これが有名なトマティーナですかぁ。それも序の口。。。
いやー、でも楽しそう~~♪
ぱぱさん身ぐるみ剥がされてしまいましたか(笑)。
ままさんは大丈夫だったのかしら?
でもあんなに手下の方が待ち受けてたんじゃぁかないませんねぇ!
最後までいたら町を洗い流す放水車で洗ってもらうっていうのがまたそれらしくていいですね(笑)。
普通に生きてて、全身トマトまみれになることなんてないですからねぇ、これはいい体験でしたね☆
あー、わたしも気力と体力があるうちに是非とも体験したくなりましたわ~!
最後のトマティーナのTシャツ、かわいいじゃないですか♪

投稿: dellaママ | 2008年9月15日 (月曜日) 03:19

トマト祭り参加お疲れ様でした!!
お写真の手下が可笑しかったレナママですhappy01
写真撮るのも苦労されたでしょう。
世界中のおばかさんの集まり?!にレナママも参加したぁいnotenote
トマトゎ食べれるトマトを投げるんですかぁ?!
食べれない物なのかしら?!
トマト大好きなレナママその辺が気になりましたぁbleah
パパさんもTシャツ剥ぎ取られ~の姿なんか想像しちゃいました。
あ~あたしもぜひぜひ行きたい~!!
トマトのTシャツもGETしたぁいgood

投稿: レナママ | 2008年9月15日 (月曜日) 09:38

Re.dellaママさん

トマト祭りはスペインの中でもバカのお祭りとして有名だそうですよ。
そりゃーもう,口では言い表せないようなすごい状況です。
でも日本のお祭りのように警察が出てピリピリとかはなく,
とにかくみんな陽気で,知らない人同士でもイェーイgoodみたいな。
もぅ,人ごみをかき分けて歩いていたら,いきなりぱぱさんが引きずり込まれて行ってしまって。
初めは状況がわからなくて怖かったですよ~。
ほんとに普通に生活していたらトマトまみれって状況には逢いませんね。
あれはめっちゃ楽しいけど,体力があるうちじゃないときついかもしれません。
いかがですか?バカの仲間入り(笑)

投稿: こなまま | 2008年9月15日 (月曜日) 20:25

Re.レナママさん

いや~,疲れたけど楽しいお祭りでしたよ~。
狭い場所にすし詰め状態な上,その通りをトラックが走ってくるので,
身動きが取れず,手をあげたら元に戻せないみたいな状態でして,
写真をとるのも一苦労です。
トマトは十分食べられるものだと思います。
あまり大きくない,女性の手で握り込めてしまうような大きさでした。
よく熟れていて,くちゃっと潰れてしまうものが多いのですが,
たまに青いのが混ざっていたりして。
とってもエキサイティングなお祭りです。

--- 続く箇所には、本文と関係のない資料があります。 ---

Source: an optimization exercise on an open RTL-to-GDS flow (aim: small area and a short achievable clock period). Production flows keep margins and buffers that such runs may drop.
No functional check of the RTL was part of any run shown here.
Power figures rest on the tool's default switching activity, not on a simulated workload.

### flow/config.mk
export PLATFORM = sky130hd
export DESIGN_NAME = fir13_filter
export DESIGN_NICKNAME = fir13_filter
export VERILOG_FILES = /design/flow/design.v
export SDC_FILE = /design/flow/constraint.sdc
export NUM_CORES = 4
export LEC_CHECK = 0
export ABC_CLOCK_PERIOD_IN_PS = 2500
export CAP_MARGIN = 20
export CORE_MARGIN = 2
export CORE_UTILIZATION = 40
export SETUP_SLACK_MARGIN = 5.0
export SLEW_MARGIN = 20
### flow/constraint.sdc
create_clock -name core_clock -period 7.5 [get_ports {clk}]
set_input_delay 1.5000 -clock core_clock [delete_from_list [all_inputs] [get_ports {clk}]]
set_output_delay 1.5000 -clock core_clock [all_outputs]
set_load 0.01 [all_outputs]
### flow/design.v
`timescale 1ns / 1ps
module fir13_filter(
    input wire clk,
    input wire n_rst,
    input wire signed [7:0] x_in,
    output reg signed [7:0] y_out
);
    reg signed [7:0] xr0, xr1, xr2, xr3, xr4, xr5, xr6, xr7, xr8, xr9, xr10, xr11, xr12;
    always @(posedge clk or negedge n_rst) begin
        if (!n_rst) begin
            xr0 <= 0; xr1 <= 0; xr2 <= 0; xr3 <= 0; xr4 <= 0; xr5 <= 0; xr6 <= 0;
            xr7 <= 0; xr8 <= 0; xr9 <= 0; xr10 <= 0; xr11 <= 0; xr12 <= 0;
        end else begin
            xr0 <= x_in; xr1 <= xr0; xr2 <= xr1; xr3 <= xr2; xr4 <= xr3; xr5 <= xr4; xr6 <= xr5;
            xr7 <= xr6; xr8 <= xr7; xr9 <= xr8; xr10 <= xr9; xr11 <= xr10; xr12 <= xr11;
        end
    end
    reg [8:0] pa3, pa4, pa5, pb0, pb1;
    always @(posedge clk or negedge n_rst) begin
        if (!n_rst) begin
            pa3 <= 9'h000;
            pa4 <= 9'h000;
            pa5 <= 9'h000;
            pb0 <= 9'h1ff;
            pb1 <= 9'h1ff;
        end else begin
            pa3 <= $signed(xr2) + $signed(xr8);    
            pa4 <= $signed(xr3) + $signed(xr7);    
            pa5 <= $signed(xr4) + $signed(xr6);    
            pb0 <= ~($signed(xr0) + $signed(xr12));
            pb1 <= ~($signed(xr1) + $signed(xr11));
        end
    end
    wire [7:0] x6 = xr7;    
    wire t1 = pa3[0] ^ pa3[3];
    wire t2 = pa3[0] & pa3[3];
    wire t3 = pa3[1] ^ pa3[4] ^ pa3[6];
    wire t4 = (pa3[1] & pa3[4]) | (pa3[1] & pa3[6]) | (pa3[4] & pa3[6]);
    wire t5 = pa3[2] ^ pa3[5] ^ pa3[7];
    wire t6 = (pa3[2] & pa3[5]) | (pa3[2] & pa3[7]) | (pa3[5] & pa3[7]);
    wire t7 = pa4[1] ^ pa4[3] ^ pa5[0];
    wire t8 = (pa4[1] & pa4[3]) | (pa4[1] & pa5[0]) | (pa4[3] & pa5[0]);
    wire t9 = pa3[3] ^ pa3[6] ^ pa4[2];
    wire t10 = (pa3[3] & pa3[6]) | (pa3[3] & pa4[2]) | (pa3[6] & pa4[2]);
    wire t11 = pa4[4] ^ pa5[1] ^ pa5[7];
    wire t12 = (pa4[4] & pa5[1]) | (pa4[4] & pa5[7]) | (pa5[1] & pa5[7]);
    wire t13 = pa3[8] ^ pa5[4];
    wire t14 = pa3[8] | pa5[4];
    wire t15 = pa3[4] ^ pa3[7] ^ pa4[3];
    wire t16 = (pa3[4] & pa3[7]) | (pa3[4] & pa4[3]) | (pa3[7] & pa4[3]);
    wire t17 = pa4[5] ^ pa5[2] ^ 1'b1;
    wire t18 = (pa4[5] & pa5[2]) | (pa4[5] & 1'b1) | (pa5[2] & 1'b1);
    wire t19 = pa5[5] ^ pa5[8];
    wire t20 = pa5[5] | pa5[8];
    wire t21 = pa3[5] ^ pa4[4] ^ pa4[6];
    wire t22 = (pa3[5] & pa4[4]) | (pa3[5] & pa4[6]) | (pa4[4] & pa4[6]);
    wire t23 = pa3[8] ^ pa5[3];
    wire t24 = ~pa3[8] & pa5[3];
    wire t25 = pa3[6] ^ pa4[5] ^ pa4[7];
    wire t26 = (pa3[6] & pa4[5]) | (pa3[6] & pa4[7]) | (pa4[5] & pa4[7]);
    wire t27 = pa3[2] ^ pa3[4] ^ pa4[0];
    wire t28 = (pa3[2] & pa3[4]) | (pa3[2] & pa4[0]) | (pa3[4] & pa4[0]);
    wire t29 = pa3[5] ^ pa4[1] ^ pa5[4];
    wire t30 = (pa3[5] & pa4[1]) | (pa3[5] & pa5[4]) | (pa4[1] & pa5[4]);
    wire t31 = pa5[1] ^ 1'b0;
    wire t32 = pa5[1] | 1'b0;
    wire t33 = pa4[0] ^ pa4[2] ^ pa5[5];
    wire t34 = (pa4[0] & pa4[2]) | (pa4[0] & pa5[5]) | (pa4[2] & pa5[5]);
    wire t35 = ~pa5[2] ^ t2 ^ t3;
    wire t36 = (~pa5[2] & t2) | (~pa5[2] & t3) | (t2 & t3);
    wire t37 = pa5[3] ^ ~pa5[6] ^ 1'b0;
    wire t38 = (pa5[3] & ~pa5[6]) | (pa5[3] & 1'b0) | (~pa5[6] & 1'b0);
    wire t39 = t4 ^ t5 ^ t7;
    wire t40 = (t4 & t5) | (t4 & t7) | (t5 & t7);
    wire t41 = 1'b1 ^ t13 ^ t6;
    wire t42 = (1'b1 & t13) | (1'b1 & t6) | (t13 & t6);
    wire t43 = t8 ^ t9 ^ t11;
    wire t44 = (t8 & t9) | (t8 & t11) | (t9 & t11);
    wire t45 = t19 ^ t10 ^ t12;
    wire t46 = (t19 & t10) | (t19 & t12) | (t10 & t12);
    wire t47 = ~t14 ^ t15 ^ t17;
    wire t48 = (~t14 & t15) | (~t14 & t17) | (t15 & t17);
    wire t49 = pa5[6] ^ t20 ^ t23;
    wire t50 = (pa5[6] & t20) | (pa5[6] & t23) | (t20 & t23);
    wire t51 = t16 ^ t18 ^ t21;
    wire t52 = (t16 & t18) | (t16 & t21) | (t18 & t21);
    wire t53 = ~pa5[4] ^ pa5[7] ^ 1'b0;
    wire t54 = (~pa5[4] & pa5[7]) | (~pa5[4] & 1'b0) | (pa5[7] & 1'b0);
    wire t55 = t24 ^ t22 ^ t25;
    wire t56 = (t24 & t22) | (t24 & t25) | (t22 & t25);
    wire t57 = pa3[7] ^ pa4[6] ^ pa5[5];
    wire t58 = (pa3[7] & pa4[6]) | (pa3[7] & pa5[5]) | (pa4[6] & pa5[5]);
    wire t59 = ~pa4[8] ^ pa5[8] ^ t26;
    wire t60 = (~pa4[8] & pa5[8]) | (~pa4[8] & t26) | (pa5[8] & t26);
    wire t61 = pa3[8] ^ pa4[7];
    wire t62 = ~pa3[8] & pa4[7];
    wire t63 = pa3[0] ^ pa3[2];
    wire t64 = pa3[0] & pa3[2];
    wire t65 = pa3[1] ^ pa3[3] ^ pa5[2];
    wire t66 = (pa3[1] & pa3[3]) | (pa3[1] & pa5[2]) | (pa3[3] & pa5[2]);
    wire t67 = pa5[0] ^ ~pa5[3] ^ 1'b0;
    wire t68 = (pa5[0] & ~pa5[3]) | (pa5[0] & 1'b0) | (~pa5[3] & 1'b0);
    wire t69 = t31 ^ t1 ^ t28;
    wire t70 = (t31 & t1) | (t31 & t28) | (t1 & t28);
    wire t71 = ~t32 ^ t30 ^ t33;
    wire t72 = (~t32 & t30) | (~t32 & t33) | (t30 & t33);
    wire t73 = t34 ^ ~t37 ^ t36;
    wire t74 = (t34 & ~t37) | (t34 & t36) | (~t37 & t36);
    wire t75 = ~t38 ^ t40 ^ t41;
    wire t76 = (~t38 & t40) | (~t38 & t41) | (t40 & t41);
    wire t77 = t42 ^ t44 ^ t45;
    wire t78 = (t42 & t44) | (t42 & t45) | (t44 & t45);
    wire t79 = t46 ^ ~t49 ^ t48;
    wire t80 = (t46 & ~t49) | (t46 & t48) | (~t49 & t48);
    wire t81 = t53 ^ t50 ^ ~t52;
    wire t82 = (t53 & t50) | (t53 & ~t52) | (t50 & ~t52);
    wire t83 = t57 ^ t56 ^ t59;
    wire t84 = (t57 & t56) | (t57 & t59) | (t56 & t59);
    wire t85 = pa5[6] ^ ~t61 ^ t58;
    wire t86 = (pa5[6] & ~t61) | (pa5[6] & t58) | (~t61 & t58);
    wire t87 = pa4[8] ^ pa5[7];
    wire t88 = ~pa4[8] & pa5[7];
    wire t89 = pa3[1] ^ pa5[0];
    wire t90 = pa3[1] & pa5[0];
    wire t91 = pa5[1] ^ 1'b1 ^ t63;
    wire t92 = (pa5[1] & 1'b1) | (pa5[1] & t63) | (1'b1 & t63);
    wire t93 = 1'b1 ^ t64 ^ t65;
    wire t94 = (1'b1 & t64) | (1'b1 & t65) | (t64 & t65);
    wire t95 = t66 ^ t27 ^ ~t67;
    wire t96 = (t66 & t27) | (t66 & ~t67) | (t27 & ~t67);
    wire t97 = ~t68 ^ t29 ^ t69;
    wire t98 = (~t68 & t29) | (~t68 & t69) | (t29 & t69);
    wire t99 = t70 ^ t71 ^ t35;
    wire t100 = (t70 & t71) | (t70 & t35) | (t71 & t35);
    wire t101 = t72 ^ t39 ^ t73;
    wire t102 = (t72 & t39) | (t72 & t73) | (t39 & t73);
    wire t103 = t43 ^ t74 ^ t75;
    wire t104 = (t43 & t74) | (t43 & t75) | (t74 & t75);
    wire t105 = t47 ^ t76 ^ t77;
    wire t106 = (t47 & t76) | (t47 & t77) | (t76 & t77);
    wire t107 = t51 ^ t78 ^ t79;
    wire t108 = (t51 & t78) | (t51 & t79) | (t78 & t79);
    wire t109 = t55 ^ t80 ^ ~t81;
    wire t110 = (t55 & t80) | (t55 & ~t81) | (t80 & ~t81);
    wire t111 = t54 ^ t82 ^ ~t83;
    wire t112 = (t54 & t82) | (t54 & ~t83) | (t82 & ~t83);
    wire t113 = t60 ^ t85 ^ t84;
    wire t114 = (t60 & t85) | (t60 & t84) | (t85 & t84);
    wire t115 = t62 ^ ~t87 ^ t86;
    wire t116 = (t62 & ~t87) | (t62 & t86) | (~t87 & t86);
    wire t117 = pa5[8] ^ 1'b0 ^ ~t88;
    wire t118 = (pa5[8] & 1'b0) | (pa5[8] & ~t88) | (1'b0 & ~t88);
    reg [30:0] qa;
    always @(posedge clk or negedge n_rst) begin
        if (!n_rst)
            qa <= 31'b0101010110000100001001000101000;    
        else
            qa <= {t118, t117, t116, t115, t114, t113, t112, t111, t110, t109, t108, t107, t106, t105, t104, t103, t102, t101, t100, t99, t98, t97, t96, t95, t94, t93, t92, t91, t90, t89, pa3[0]};
    end
    wire t119 = pb0[0] ^ pb0[1] ^ pb1[0];
    wire t120 = (pb0[0] & pb0[1]) | (pb0[0] & pb1[0]) | (pb0[1] & pb1[0]);
    wire t121 = pb0[1] ^ pb0[2] ^ pb1[1];
    wire t122 = (pb0[1] & pb0[2]) | (pb0[1] & pb1[1]) | (pb0[2] & pb1[1]);
    wire t123 = pb1[3] ^ pb1[5];
    wire t124 = pb1[3] & pb1[5];
    wire t125 = pb0[2] ^ pb0[3] ^ pb1[2];
    wire t126 = (pb0[2] & pb0[3]) | (pb0[2] & pb1[2]) | (pb0[3] & pb1[2]);
    wire t127 = pb1[4] ^ pb1[6] ^ qa[10];
    wire t128 = (pb1[4] & pb1[6]) | (pb1[4] & qa[10]) | (pb1[6] & qa[10]);
    wire t129 = pb0[3] ^ pb0[4] ^ pb1[3];
    wire t130 = (pb0[3] & pb0[4]) | (pb0[3] & pb1[3]) | (pb0[4] & pb1[3]);
    wire t131 = pb1[5] ^ pb1[7] ^ x6[0];
    wire t132 = (pb1[5] & pb1[7]) | (pb1[5] & x6[0]) | (pb1[7] & x6[0]);
    wire t133 = x6[7] ^ qa[12];
    wire t134 = x6[7] & qa[12];
    wire t135 = pb0[4] ^ pb0[5] ^ pb1[4];
    wire t136 = (pb0[4] & pb0[5]) | (pb0[4] & pb1[4]) | (pb0[5] & pb1[4]);
    wire t137 = pb1[6] ^ x6[1] ^ qa[14];
    wire t138 = (pb1[6] & x6[1]) | (pb1[6] & qa[14]) | (x6[1] & qa[14]);
    wire t139 = pb1[8] ^ qa[15];
    wire t140 = ~pb1[8] & qa[15];
    wire t141 = pb0[5] ^ pb0[6] ^ pb1[5];
    wire t142 = (pb0[5] & pb0[6]) | (pb0[5] & pb1[5]) | (pb0[6] & pb1[5]);
    wire t143 = pb1[7] ^ x6[2] ^ qa[16];
    wire t144 = (pb1[7] & x6[2]) | (pb1[7] & qa[16]) | (x6[2] & qa[16]);
    wire t145 = pb0[6] ^ pb0[7] ^ pb1[6];
    wire t146 = (pb0[6] & pb0[7]) | (pb0[6] & pb1[6]) | (pb0[7] & pb1[6]);
    wire t147 = pb1[8] ^ x6[3];
    wire t148 = ~pb1[8] & x6[3];
    wire t149 = pb0[7] ^ pb1[7] ^ x6[4];
    wire t150 = (pb0[7] & pb1[7]) | (pb0[7] & x6[4]) | (pb1[7] & x6[4]);
    wire t151 = pb1[0] ^ pb1[2];
    wire t152 = pb1[0] & pb1[2];
    wire t153 = pb0[0] ^ pb1[1] ^ pb1[3];
    wire t154 = (pb0[0] & pb1[1]) | (pb0[0] & pb1[3]) | (pb1[1] & pb1[3]);
    wire t155 = x6[3] ^ qa[4];
    wire t156 = ~x6[3] & qa[4];
    wire t157 = pb1[2] ^ pb1[4] ^ qa[6];
    wire t158 = (pb1[2] & pb1[4]) | (pb1[2] & qa[6]) | (pb1[4] & qa[6]);
    wire t159 = ~x6[4] ^ qa[7] ^ t119;
    wire t160 = (~x6[4] & qa[7]) | (~x6[4] & t119) | (qa[7] & t119);
    wire t161 = ~x6[5] ^ qa[8] ^ qa[9];
    wire t162 = (~x6[5] & qa[8]) | (~x6[5] & qa[9]) | (qa[8] & qa[9]);
    wire t163 = t123 ^ t120 ^ t121;
    wire t164 = (t123 & t120) | (t123 & t121) | (t120 & t121);
    wire t165 = ~x6[6] ^ qa[11] ^ t124;
    wire t166 = (~x6[6] & qa[11]) | (~x6[6] & t124) | (qa[11] & t124);
    wire t167 = t122 ^ t125 ^ t127;
    wire t168 = (t122 & t125) | (t122 & t127) | (t125 & t127);
    wire t169 = qa[13] ^ t133 ^ t126;
    wire t170 = (qa[13] & t133) | (qa[13] & t126) | (t133 & t126);
    wire t171 = t128 ^ t129 ^ t131;
    wire t172 = (t128 & t129) | (t128 & t131) | (t129 & t131);
    wire t173 = t134 ^ t130 ^ t132;
    wire t174 = (t134 & t130) | (t134 & t132) | (t130 & t132);
    wire t175 = ~t139 ^ t135 ^ t137;
    wire t176 = (~t139 & t135) | (~t139 & t137) | (t135 & t137);
    wire t177 = qa[17] ^ t140 ^ t136;
    wire t178 = (qa[17] & t140) | (qa[17] & t136) | (t140 & t136);
    wire t179 = t138 ^ t141 ^ t143;
    wire t180 = (t138 & t141) | (t138 & t143) | (t141 & t143);
    wire t181 = qa[18] ^ qa[19] ^ ~t147;
    wire t182 = (qa[18] & qa[19]) | (qa[18] & ~t147) | (qa[19] & ~t147);
    wire t183 = t142 ^ t144 ^ t145;
    wire t184 = (t142 & t144) | (t142 & t145) | (t144 & t145);
    wire t185 = ~pb0[8] ^ qa[20] ^ qa[21];
    wire t186 = (~pb0[8] & qa[20]) | (~pb0[8] & qa[21]) | (qa[20] & qa[21]);
    wire t187 = t148 ^ t146 ^ t149;
    wire t188 = (t148 & t146) | (t148 & t149) | (t146 & t149);
    wire t189 = pb0[8] ^ pb1[8] ^ qa[23];
    wire t190 = (pb0[8] & pb1[8]) | (pb0[8] & qa[23]) | (pb1[8] & qa[23]);
    wire t191 = x6[5] ^ qa[22] ^ t150;
    wire t192 = (x6[5] & qa[22]) | (x6[5] & t150) | (qa[22] & t150);
    wire t193 = x6[6] ^ qa[24];
    wire t194 = x6[6] & ~qa[24];
    wire t195 = pb1[1] ^ x6[1];
    wire t196 = pb1[1] & ~x6[1];
    wire t197 = ~x6[2] ^ qa[2] ^ qa[3];
    wire t198 = (~x6[2] & qa[2]) | (~x6[2] & qa[3]) | (qa[2] & qa[3]);
    wire t199 = qa[5] ^ t152 ^ ~t155;
    wire t200 = (qa[5] & t152) | (qa[5] & ~t155) | (t152 & ~t155);
    wire t201 = t156 ^ t154 ^ t157;
    wire t202 = (t156 & t154) | (t156 & t157) | (t154 & t157);
    wire t203 = t158 ^ t161 ^ t160;
    wire t204 = (t158 & t161) | (t158 & t160) | (t161 & t160);
    wire t205 = t162 ^ t165 ^ t164;
    wire t206 = (t162 & t165) | (t162 & t164) | (t165 & t164);
    wire t207 = t166 ^ t168 ^ t169;
    wire t208 = (t166 & t168) | (t166 & t169) | (t168 & t169);
    wire t209 = t170 ^ t172 ^ t173;
    wire t210 = (t170 & t172) | (t170 & t173) | (t172 & t173);
    wire t211 = t174 ^ t176 ^ t177;
    wire t212 = (t174 & t176) | (t174 & t177) | (t176 & t177);
    wire t213 = t178 ^ t181 ^ t180;
    wire t214 = (t178 & t181) | (t178 & t180) | (t181 & t180);
    wire t215 = t185 ^ t182 ^ t184;
    wire t216 = (t185 & t182) | (t185 & t184) | (t182 & t184);
    wire t217 = t186 ^ t188 ^ t191;
    wire t218 = (t186 & t188) | (t186 & t191) | (t188 & t191);
    wire t219 = ~qa[25] ^ t193 ^ t190;
    wire t220 = (~qa[25] & t193) | (~qa[25] & t190) | (t193 & t190);
    wire t221 = ~x6[7] ^ qa[26] ^ qa[27];
    wire t222 = (~x6[7] & qa[26]) | (~x6[7] & qa[27]) | (qa[26] & qa[27]);
    wire t223 = pb1[0] ^ x6[0];
    wire t224 = pb1[0] & ~x6[0];
    wire t225 = 1'b0 ^ ~qa[1] ^ t195;
    wire t226 = (1'b0 & ~qa[1]) | (1'b0 & t195) | (~qa[1] & t195);
    wire t227 = t196 ^ t151 ^ t197;
    wire t228 = (t196 & t151) | (t196 & t197) | (t151 & t197);
    wire t229 = t198 ^ t153 ^ t199;
    wire t230 = (t198 & t153) | (t198 & t199) | (t153 & t199);
    wire t231 = t200 ^ t201 ^ t159;
    wire t232 = (t200 & t201) | (t200 & t159) | (t201 & t159);
    wire t233 = t202 ^ t163 ^ t203;
    wire t234 = (t202 & t163) | (t202 & t203) | (t163 & t203);
    wire t235 = t167 ^ t204 ^ t205;
    wire t236 = (t167 & t204) | (t167 & t205) | (t204 & t205);
    wire t237 = t171 ^ t206 ^ t207;
    wire t238 = (t171 & t206) | (t171 & t207) | (t206 & t207);
    wire t239 = t175 ^ t208 ^ t209;
    wire t240 = (t175 & t208) | (t175 & t209) | (t208 & t209);
    wire t241 = t179 ^ t210 ^ t211;
    wire t242 = (t179 & t210) | (t179 & t211) | (t210 & t211);
    wire t243 = t183 ^ t212 ^ t213;
    wire t244 = (t183 & t212) | (t183 & t213) | (t212 & t213);
    wire t245 = t187 ^ t214 ^ t215;
    wire t246 = (t187 & t214) | (t187 & t215) | (t214 & t215);
    wire t247 = ~t189 ^ t216 ^ t217;
    wire t248 = (~t189 & t216) | (~t189 & t217) | (t216 & t217);
    wire t249 = t192 ^ ~t219 ^ t218;
    wire t250 = (t192 & ~t219) | (t192 & t218) | (~t219 & t218);
    wire t251 = t194 ^ t221 ^ ~t220;
    wire t252 = (t194 & t221) | (t194 & ~t220) | (t221 & ~t220);
    wire t253 = qa[28] ^ ~qa[29] ^ t222;
    wire t254 = (qa[28] & ~qa[29]) | (qa[28] & t222) | (~qa[29] & t222);
    wire [8:0] lo_a = {t238, t236, t234, t232, t230, t228, ~t226, t224, ~t223};
    wire [8:0] lo_b = {t239, t237, t235, t233, t231, t229, t227, ~t225, qa[0]};
    wire [9:0] lo_sum = {1'b0, lo_a} + {1'b0, lo_b};
    reg [8:0] z0, z1;
    reg zc;
    always @(posedge clk or negedge n_rst) begin
        if (!n_rst) begin
            z0 <= 0; z1 <= 0; zc <= 0;
        end else begin
            z0 <= {1'b1, t254, t252, t250, t248, t246, t244, t242, t240};
            z1 <= {1'b0, ~qa[30], t253, t251, t249, t247, t245, t243, t241};
            zc <= lo_sum[9];
        end
    end
    wire [8:0] acc_hi = z0 + z1 + {8'd0, zc};
    wire sgn = acc_hi[8];
    wire ovf = acc_hi[8] ^ acc_hi[7];
    wire [7:0] clip = ovf ? {sgn, {7{~sgn}}} : acc_hi[7:0];
    always @(posedge clk or negedge n_rst) begin
        if (!n_rst)
            y_out <= 8'd0;
        else
            y_out <= clip;
    end
endmodule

いかがですか?(笑)

投稿: こなまま | 2008年9月15日 (月曜日) 20:32

いや~ん、こういうの大好き~!! バカの仲間入りしたい~。
テレビとかでもっとすごい映像をいっぱい見たことがあったので、
こなままさんたち、もんのすごいことになったんだろうなぁ、と思ってたら、
序盤で撤退されたのですね。さすが大人だわ。
でも、なかなか体験できない貴重な経験ですね!
お疲れ様でした~。


投稿: amico | 2008年9月15日 (月曜日) 22:04

Re.amicoさん

この後バレンシアに泊まる予定だったら最後まで居ましたよ。
あのトマトの海ですごいことになるのも醍醐味ですよね。
その状況をみてみたかったな~とも思うんです。
今回は予定を詰め込みすぎて,早めの離脱になってしまいました。
せひ機会があればチャレンジしてみてください。